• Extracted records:
--- START ---

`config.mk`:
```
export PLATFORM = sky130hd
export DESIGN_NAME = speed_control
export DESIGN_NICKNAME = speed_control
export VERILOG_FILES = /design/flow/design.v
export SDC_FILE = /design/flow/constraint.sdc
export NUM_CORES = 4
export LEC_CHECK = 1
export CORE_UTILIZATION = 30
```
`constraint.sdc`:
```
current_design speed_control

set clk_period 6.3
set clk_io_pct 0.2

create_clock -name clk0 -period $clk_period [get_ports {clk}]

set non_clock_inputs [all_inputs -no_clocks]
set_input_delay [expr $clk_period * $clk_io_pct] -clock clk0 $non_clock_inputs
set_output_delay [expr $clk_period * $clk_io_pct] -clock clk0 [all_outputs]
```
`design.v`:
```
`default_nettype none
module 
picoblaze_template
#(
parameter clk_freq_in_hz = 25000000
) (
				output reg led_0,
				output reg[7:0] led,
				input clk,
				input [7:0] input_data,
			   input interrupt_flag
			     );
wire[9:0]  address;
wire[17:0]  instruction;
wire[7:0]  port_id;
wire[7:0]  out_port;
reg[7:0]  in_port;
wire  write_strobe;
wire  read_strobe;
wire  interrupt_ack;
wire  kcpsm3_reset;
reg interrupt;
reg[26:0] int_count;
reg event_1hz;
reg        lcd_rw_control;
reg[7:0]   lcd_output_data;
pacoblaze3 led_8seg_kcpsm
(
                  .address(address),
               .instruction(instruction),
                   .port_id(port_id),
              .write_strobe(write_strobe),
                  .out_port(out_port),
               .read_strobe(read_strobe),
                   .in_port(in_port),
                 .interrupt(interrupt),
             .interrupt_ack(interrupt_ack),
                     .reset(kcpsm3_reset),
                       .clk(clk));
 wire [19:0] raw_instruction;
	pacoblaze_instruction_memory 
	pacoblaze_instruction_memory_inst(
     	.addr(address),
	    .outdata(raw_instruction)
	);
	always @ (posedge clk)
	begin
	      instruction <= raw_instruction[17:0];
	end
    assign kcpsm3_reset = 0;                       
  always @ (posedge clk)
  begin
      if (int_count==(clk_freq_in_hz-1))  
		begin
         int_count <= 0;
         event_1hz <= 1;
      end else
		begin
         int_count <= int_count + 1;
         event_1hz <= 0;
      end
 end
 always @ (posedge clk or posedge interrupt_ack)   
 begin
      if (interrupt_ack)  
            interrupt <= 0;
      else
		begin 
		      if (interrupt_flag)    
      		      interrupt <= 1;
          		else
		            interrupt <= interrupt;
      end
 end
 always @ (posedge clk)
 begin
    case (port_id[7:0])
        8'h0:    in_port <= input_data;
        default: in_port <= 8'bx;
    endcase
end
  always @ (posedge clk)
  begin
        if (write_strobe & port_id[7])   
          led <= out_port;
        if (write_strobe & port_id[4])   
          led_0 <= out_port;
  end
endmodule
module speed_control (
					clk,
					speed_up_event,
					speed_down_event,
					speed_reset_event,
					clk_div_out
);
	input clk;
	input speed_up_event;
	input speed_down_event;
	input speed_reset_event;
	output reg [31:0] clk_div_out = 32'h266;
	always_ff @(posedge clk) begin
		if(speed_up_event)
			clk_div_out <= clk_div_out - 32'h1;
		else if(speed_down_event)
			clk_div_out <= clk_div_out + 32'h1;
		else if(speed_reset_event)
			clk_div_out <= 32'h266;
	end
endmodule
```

--- END ---

• What to do: The response must restate every entry word for word.

• Answer space:
`config.mk`:
```
export PLATFORM = sky130hd
export DESIGN_NAME = speed_control
export DESIGN_NICKNAME = speed_control
export VERILOG_FILES = /design/flow/design.v
export SDC_FILE = /design/flow/constraint.sdc
export NUM_CORES = 4
export LEC_CHECK = 1
export CORE_UTILIZATION = 30
```
`constraint.sdc`:
```
current_design speed_control

set clk_period 6.3
set clk_io_pct 0.2

create_clock -name clk0 -period $clk_period [get_ports {clk}]

set non_clock_inputs [all_inputs -no_clocks]
set_input_delay [expr $clk_period * $clk_io_pct] -clock clk0 $non_clock_inputs
set_output_delay [expr $clk_period * $clk_io_pct] -clock clk0 [all_outputs]
```
`design.v`:
```
`default_nettype none
module 
picoblaze_template
#(
parameter clk_freq_in_hz = 25000000
) (
				output reg led_0,
				output reg[7:0] led,
				input clk,
				input [7:0] input_data,
			   input interrupt_flag
			     );
wire[9:0]  address;
wire[17:0]  instruction;
wire[7:0]  port_id;
wire[7:0]  out_port;
reg[7:0]  in_port;
wire  write_strobe;
wire  read_strobe;
wire  interrupt_ack;
wire  kcpsm3_reset;
reg interrupt;
reg[26:0] int_count;
reg event_1hz;
reg        lcd_rw_control;
reg[7:0]   lcd_output_data;
pacoblaze3 led_8seg_kcpsm
(
                  .address(address),
               .instruction(instruction),
                   .port_id(port_id),
              .write_strobe(write_strobe),
                  .out_port(out_port),
               .read_strobe(read_strobe),
                   .in_port(in_port),
                 .interrupt(interrupt),
             .interrupt_ack(interrupt_ack),
                     .reset(kcpsm3_reset),
                       .clk(clk));
 wire [19:0] raw_instruction;
	pacoblaze_instruction_memory 
	pacoblaze_instruction_memory_inst(
     	.addr(address),
	    .outdata(raw_instruction)
	);
	always @ (posedge clk)
	begin
	      instruction <= raw_instruction[17:0];
	end
    assign kcpsm3_reset = 0;                       
  always @ (posedge clk)
  begin
      if (int_count==(clk_freq_in_hz-1))  
		begin
         int_count <= 0;
         event_1hz <= 1;
      end else
		begin
         int_count <= int_count + 1;
         event_1hz <= 0;
      end
 end
 always @ (posedge clk or posedge interrupt_ack)   
 begin
      if (interrupt_ack)  
            interrupt <= 0;
      else
		begin 
		      if (interrupt_flag)    
      		      interrupt <= 1;
          		else
		            interrupt <= interrupt;
      end
 end
 always @ (posedge clk)
 begin
    case (port_id[7:0])
        8'h0:    in_port <= input_data;
        default: in_port <= 8'bx;
    endcase
end
  always @ (posedge clk)
  begin
        if (write_strobe & port_id[7])   
          led <= out_port;
        if (write_strobe & port_id[4])   
          led_0 <= out_port;
  end
endmodule
module speed_control (
					clk,
					speed_up_event,
					speed_down_event,
					speed_reset_event,
					clk_div_out
);
	input clk;
	input speed_up_event;
	input speed_down_event;
	input speed_reset_event;
	output reg [31:0] clk_div_out = 32'h266;
	always_ff @(posedge clk) begin
		if(speed_up_event)
			clk_div_out <= clk_div_out - 32'h1;
		else if(speed_down_event)
			clk_div_out <= clk_div_out + 32'h1;
		else if(speed_reset_event)
			clk_div_out <= 32'h266;
	end
endmodule
```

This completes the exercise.